Experimental appraisal & dual efficiency optimization of a modified indirect solar dryer: Heat & mass transfer analysis with a hybrid ANN approach

The dehydration of food and agricultural products involves complex heat and mass transfer processes, necessitating efficient drying techniques. This study evaluates the performance of a modified Indirect Solar Dryer (ISD) with a double-glazed corrugated collector and a shelf-type drying chamber. Experiments conducted on grapes (initial moisture content: 78% w.b.) demonstrate that ISD significantly outperforms Open Sun Drying (OSD), achieving higher peak efficiencies (50%–70% vs. 40%–60%) and better moisture removal (final moisture content: 0.10–0.15 vs. 0.30–0.40 for OSD). To predict drying kinetics, various empirical models were analyzed, with the Midilli et al. model providing the best statistical fit.

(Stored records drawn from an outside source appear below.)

Source: an optimization exercise on an open RTL-to-GDS flow (aim: small area, a short achievable clock period and few clock cycles per item). Production flows keep margins and buffers that such runs may drop.
Function was checked by simulation only, so behaviour that the tests miss may differ from the original.

==> tundra <==
==> flow/design.v <==
module add_bk #(
    parameter int W = 32
) (
    input  logic [W-1:0] a,
    input  logic [W-1:0] b,
    input  logic         ci,
    output logic [W-1:0] y,
    output logic         co
);
    logic [W-1:0] g, p, gg, pp;
    always_comb begin
        p  = a ^ b;
        g  = a & b;
        g[0] = g[0] | (p[0] & ci);
        gg = g;
        pp = p;
        for (int l = 1; l < W; l = 2 * l)
            for (int k = 2 * l - 1; k < W; k += 2 * l) begin
                gg[k] = gg[k] | (pp[k] & gg[k-l]);
                pp[k] = pp[k] & pp[k-l];
            end
        for (int l = W / 2; l >= 1; l = l / 2)
            for (int k = 3 * l - 1; k < W; k += 2 * l) begin
                gg[k] = gg[k] | (pp[k] & gg[k-l]);
                pp[k] = pp[k] & pp[k-l];
            end
        y  = p ^ {gg[W-2:0], ci};
        co = gg[W-1];
    end
endmodule
module alu_simple (
    input  logic [31:0] a,
    input  logic [31:0] b,
    input  logic [3:0]  af,
    output logic [31:0] res,
    output logic        ovf
);
    wire        is_sub  = af[2] | af[0];    
    logic [32:0] addr;
    add_bk #(.W(32)) u_add (.a(a), .b(b ^ {32{is_sub}}), .ci(is_sub), .y(addr[31:0]), .co(addr[32]));
    wire [31:0] sum     = addr[31:0];
    wire        add_ovf = (a[31] == (b[31] ^ is_sub)) && (sum[31] != a[31]);
    wire        lt_s    = (a[31] != b[31]) ? a[31] : sum[31];
    wire        lt_u    = ~addr[32];
    wire        sh_left = (af == 4'b1000);
    wire        sh_fill = (af == 4'b1110) & a[31];
    logic [31:0] sh_in, sh_out, sh_res;
    always_comb begin
        for (int k = 0; k < 32; k++) sh_in[k] = sh_left ? a[31-k] : a[k];
        sh_out = 32'($signed({sh_fill, sh_in}) >>> b[4:0]);
        for (int k = 0; k < 32; k++) sh_res[k] = sh_left ? sh_out[31-k] : sh_out[k];
    end
    logic [3:0]  tt;
    logic [31:0] lg;
    always_comb begin
        case (af[2:0])
            3'b000:  tt = 4'b1000;    
            3'b001:  tt = 4'b1110;    
            3'b100:  tt = 4'b0110;    
            default: tt = 4'b0001;    
        endcase
        for (int k = 0; k < 32; k++) lg[k] = tt[{a[k], b[k]}];
    end
    always_comb begin
        res = 32'd0;
        ovf = 1'b0;
        case (af)
            4'b0000,
            4'b0001,
            4'b0100,
            4'b0101: res = lg;
            4'b0010,
            4'b0011: begin res = sum; ovf = add_ovf; end
            4'b0110: res = {31'd0, lt_s};
            4'b0111: res = {31'd0, lt_u};
            4'b1000,
            4'b1001,
            4'b1110: res = sh_res;
            default: ;
        endcase
    end
endmodule
module lead_cnt (
    input  logic [31:0] x,
    input  logic        v,
    output logic [5:0]  c
);
    logic [31:0] y;
    logic [1:0]  c2 [16];
    logic [2:0]  c4 [8];
    logic [3:0]  c8 [4];
    logic [4:0]  c16 [2];
    always_comb begin
        y = x ^ {32{~v}};    
        for (int k = 0; k < 16; k++)
            c2[k] = y[2*k+1] ? (y[2*k] ? 2'd2 : 2'd1) : 2'd0;
        for (int k = 0; k < 8; k++)
            c4[k] = c2[2*k+1][1] ? {1'b0, 2'b10} + {1'b0, c2[2*k]} : {1'b0, c2[2*k+1]};
        for (int k = 0; k < 4; k++)
            c8[k] = c4[2*k+1][2] ? {1'b0, 3'b100} + {1'b0, c4[2*k]} : {1'b0, c4[2*k+1]};
        for (int k = 0; k < 2; k++)
            c16[k] = c8[2*k+1][3] ? {1'b0, 4'b1000} + {1'b0, c8[2*k]} : {1'b0, c8[2*k+1]};
        c = c16[1][4] ? {1'b0, 5'b10000} + {1'b0, c16[0]} : {1'b0, c16[1]};
    end
endmodule
module div_setup (
    input  logic [31:0] a,
    input  logic [31:0] b,
    input  logic        a_neg,
    input  logic        b_neg,
    output logic        triv,      
    output logic        b_zero,
    output logic [3:0]  dm,        
    output logic [34:0] d_init,    
    output logic [31:0] a_mag
);
    logic [5:0] ca, cb;
    lead_cnt u_ca (.x(a), .v(a_neg), .c(ca));
    lead_cnt u_cb (.x(b), .v(b_neg), .c(cb));
    wire signed [7:0] d = $signed({2'b0, cb}) - $signed({2'b0, ca}) + $signed({7'd0, a_neg});
    assign b_zero = (b == 32'd0);
    logic [31:0] ta, bs;
    always_comb begin
        ta = a ^ {32{a_neg}};
        for (int l = 1; l < 32; l = 2 * l)
            ta = ta | (ta >> l);               
        bs = b ^ {32{b_neg}};
        if (a_neg) bs = bs >> 1;
    end
    assign triv   = b_zero | (|(bs & ~ta));
    assign dm     = (d > 8'sd31) ? 4'd15 : d[4:1];
    wire [34:0] bx = {{3{b_neg}}, b} ^ {35{~b_neg}};
    assign d_init = ((bx << 1) << {dm, 1'b0}) | ({35{~b_neg}} & ~((35'h7ffffffff << 1) << {dm, 1'b0}));
    add_bk #(.W(32)) u_neg (.a(a ^ {32{a_neg}}), .b(32'd0), .ci(a_neg), .y(a_mag), .co());
endmodule
module mul_step (
    input  logic [33:0] hi,
    input  logic [7:0]  lo,
    input  logic        bprev,
    input  logic [32:0] m,
    input  logic        corr_en,
    output logic [41:0] t
);
    logic [41:0] pp [4];
    logic [41:0] hx, corr, s1, c1, s2, c2, s3, c3, s4, c4;
    logic [8:0]  y;
    always_comb begin
        y  = {lo, bprev};
        hx = {{8{hi[33]}}, hi};
        for (int j = 0; j < 4; j++) begin
            logic one, two, ng;
            logic [33:0] sel;
            ng  = y[2*j+2];
            one = y[2*j+1] ^ y[2*j];
            two = (y[2*j+2] & ~y[2*j+1] & ~y[2*j]) | (~y[2*j+2] & y[2*j+1] & y[2*j]);
            sel = one ? {m[32], m} : (two ? {m, 1'b0} : 34'd0);
            sel = sel ^ {34{ng}};
            pp[j] = ({{8{sel[33]}}, sel}) << (2*j);
            if (j > 0) pp[j][2*j-2] = y[2*j];
        end
        corr = {9'd0, corr_en ? m : 33'd0} << 8;
        corr[6] = y[8];
        s1 = hx ^ pp[0] ^ pp[1];
        c1 = {(hx & pp[0]) | (hx & pp[1]) | (pp[0] & pp[1]), 1'b0};
        s2 = pp[2] ^ pp[3] ^ corr;
        c2 = {(pp[2] & pp[3]) | (pp[2] & corr) | (pp[3] & corr), 1'b0};
        s3 = s1 ^ c1 ^ s2;
        c3 = {(s1 & c1) | (s1 & s2) | (c1 & s2), 1'b0};
        s4 = s3 ^ c3 ^ c2;
        c4 = {(s3 & c3) | (s3 & c2) | (c3 & c2), 1'b0};
        t  = s4 + c4;
    end
endmodule
module div_step (
    input  logic [33:0] hi,
    input  logic [34:0] m,
    input  logic        bneg,
    output logic [33:0] r,
    output logic [1:0]  q
);
    logic [35:0] t1, t2;
    logic [33:0] r1;
    always_comb begin
        t1   = {2'b0, hi} + {m[34], m} + {35'd0, ~bneg};
        q[1] = ~t1[35];
        r1   = q[1] ? t1[33:0] : hi;
        t2   = {2'b0, r1} + {{2{m[34]}}, m[34:1]} + {35'd0, ~bneg};
        q[0] = ~t2[35];
        r    = q[0] ? t2[33:0] : r1;
    end
endmodule
module neg32 (
    input  logic [31:0] x,
    input  logic        n,
    output logic [31:0] y
);
    add_bk #(.W(32)) u_neg (.a(x ^ {32{n}}), .b(32'd0), .ci(n), .y(y), .co());
endmodule
module alu_mc (
    input  logic        clk,
    input  logic        reset,
    input  logic        start,
    input  logic        i,
    input  logic [31:0] SrcA,
    input  logic [31:0] SrcB,
    input  logic [3:0]  af,
    output logic        busy,
    output logic        done,
    output logic [31:0] Alures,
    output logic        Zero,
    output logic        Neg,
    output logic        ovfalu
);
    logic        busy_q, done_q, ovf_q;
    logic [31:0] res_q;
    logic        mul_q;       
    logic        fin_q;       
    logic        hiop_q;      
    logic        sgn_q;       
    logic        qneg_q, rneg_q, dovf_q, bneg_q;
    logic        bprev_q;     
    logic [3:0]  cnt_q;
    logic        last_q;      
    logic        short_q;     
    logic [34:0] m_q;         
    logic [33:0] hi_q;        
    logic [31:0] lo_q;        
    wire accept = start & ~busy_q;
    wire a_neg  = i & SrcA[31];
    wire b_neg  = i & SrcB[31];
    wire last   = last_q;
    logic [31:0] alu_res;
    logic        alu_ovf;
    alu_simple u_alu (.a(SrcA), .b(SrcB), .af(af), .res(alu_res), .ovf(alu_ovf));
    logic        div_triv, b_zero;
    logic [3:0]  dm;
    logic [34:0] d_init;
    logic [31:0] a_mag;
    div_setup u_dset (.a(SrcA), .b(SrcB), .a_neg(a_neg), .b_neg(b_neg), .triv(div_triv),
                      .b_zero(b_zero), .dm(dm), .d_init(d_init), .a_mag(a_mag));
    logic [41:0] mstep;
    mul_step u_mul (.hi(hi_q), .lo(lo_q[7:0]), .bprev(bprev_q), .m(m_q[32:0]),
                    .corr_en(last & ~sgn_q & lo_q[7]), .t(mstep));
    wire [33:0] mhi_d = mstep[41:8];
    wire [31:0] mlo_d = {mstep[7:0], lo_q[31:8]};
    wire        mul_ovf = sgn_q ? (mhi_d[31:0] != {32{mlo_d[31]}}) : (mhi_d[31:0] != 32'd0);
    wire        short_a = (SrcA[31:7] == 25'd0) | (i & (SrcA[31:7] == {25{1'b1}}));
    wire        short_b = (SrcB[31:7] == 25'd0) | (i & (SrcB[31:7] == {25{1'b1}}));
    wire        m_short = short_a | short_b;
    wire        m_swap  = short_a & ~short_b;
    wire [31:0] s_res   = hiop_q ? {{22{hi_q[33]}}, hi_q[33:24]} : {hi_q[23:0], lo_q[31:24]};
    wire        s_ovf   = sgn_q ? ~((hi_q[33:23] == 11'd0) | (hi_q[33:23] == {11{1'b1}}))
                                : (hi_q[33:24] != 10'd0);
    logic [33:0] r2;
    logic [1:0]  qd;
    div_step u_div (.hi(hi_q), .m(m_q), .bneg(bneg_q), .r(r2), .q(qd));
    wire  [31:0] quo_d = {lo_q[29:0], qd};
    wire         fix_need = hiop_q ? rneg_q : qneg_q;
    logic [31:0] fix_res;
    neg32 u_fix (.x(hiop_q ? hi_q[31:0] : lo_q), .n(1'b1), .y(fix_res));
    always_ff @(posedge clk) begin
        if (reset) begin
            busy_q <= 1'b0;
            done_q <= 1'b0;
            ovf_q  <= 1'b0;
            res_q  <= 32'd0;
            fin_q  <= 1'b0;
        end else begin
            done_q <= 1'b0;
            if (accept) begin
                if (af[3] & (af[2] ^ af[1])) begin
                    if (af[2] & div_triv) begin
                        res_q  <= (af[0] | ~b_zero) ? (af[0] ? SrcA : 32'd0) : 32'hFFFFFFFF;
                        ovf_q  <= b_zero;
                        done_q <= 1'b1;
                    end else begin
                        busy_q <= 1'b1;
                        mul_q  <= ~af[2];
                    end
                end else begin
                    res_q  <= alu_res;
                    ovf_q  <= alu_ovf;
                    done_q <= 1'b1;
                end
            end else if (busy_q) begin
                if (mul_q) begin
                    if (fin_q) begin
                        res_q  <= s_res;
                        ovf_q  <= hiop_q ? 1'b0 : s_ovf;
                        done_q <= 1'b1;
                        busy_q <= 1'b0;
                        fin_q  <= 1'b0;
                    end else if (last) begin
                        if (short_q) begin
                            fin_q  <= 1'b1;
                        end else begin
                            res_q  <= hiop_q ? mhi_d[31:0] : mlo_d;
                            ovf_q  <= hiop_q ? 1'b0 : mul_ovf;
                            done_q <= 1'b1;
                            busy_q <= 1'b0;
                        end
                    end
                end else if (fin_q) begin
                    res_q  <= fix_res;
                    ovf_q  <= dovf_q;
                    done_q <= 1'b1;
                    busy_q <= 1'b0;
                    fin_q  <= 1'b0;
                end else if (last) begin
                    if (fix_need) begin
                        fin_q  <= 1'b1;
                    end else begin
                        res_q  <= hiop_q ? r2[31:0] : quo_d;
                        ovf_q  <= dovf_q;
                        done_q <= 1'b1;
                        busy_q <= 1'b0;
                    end
                end
            end
        end
    end
    always_ff @(posedge clk) begin
        if (accept) begin
            hiop_q  <= af[0];
            sgn_q   <= i;
            qneg_q  <= a_neg ^ b_neg;
            rneg_q  <= a_neg;
            bneg_q  <= b_neg;
            dovf_q  <= i & (SrcA == 32'h80000000) & (SrcB == 32'hFFFFFFFF);
            cnt_q   <= af[2] ? dm : (m_short ? 4'd0 : 4'd3);
            last_q  <= af[2] ? (dm == 4'd0) : m_short;
            short_q <= m_short;
        end else if (busy_q) begin
            cnt_q   <= cnt_q - 4'd1;
            last_q  <= (cnt_q == 4'd1);
        end
    end
    always_ff @(posedge clk) begin
        if (accept) begin
            bprev_q <= 1'b0;
            if (af[2]) begin
                hi_q <= {2'b0, a_mag};
                lo_q <= 32'd0;
            end else begin
                hi_q <= 34'd0;
                lo_q <= m_swap ? SrcA : SrcB;
            end
        end else if (mul_q) begin
            hi_q    <= mhi_d;
            lo_q    <= mlo_d;
            bprev_q <= lo_q[7];
        end else begin
            hi_q <= r2;
            lo_q <= quo_d;
        end
    end
    always_ff @(posedge clk) begin
        if (accept) begin
            m_q <= af[2] ? d_init : (m_swap ? {{3{b_neg}}, SrcB} : {{3{a_neg}}, SrcA});
        end else if (busy_q & ~mul_q) begin
            m_q <= {{2{m_q[34]}}, m_q[34:2]};
        end
    end
    assign busy   = busy_q;
    assign done   = done_q;
    assign Alures = res_q;
    assign Zero   = (res_q == 32'd0);
    assign Neg    = res_q[31];
    assign ovfalu = ovf_q;
endmodule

To further enhance ISD performance, this study employs hybrid Artificial Neural Network (ANN) models optimized using Genetic Algorithm (GA), Particle Swarm Optimization (PSO), and Grey Wolf Optimizer (GWO). Among these, ANN-GWO demonstrated the highest predictive accuracy. The models were validated with experimental data, and sensitivity analyses assessed the impact of key input parameters. These findings contribute to optimizing solar drying systems for improved energy efficiency and sustainability in agricultural applications. Future research should explore advanced thermal energy storage solutions to enhance drying performance under varying environmental conditions.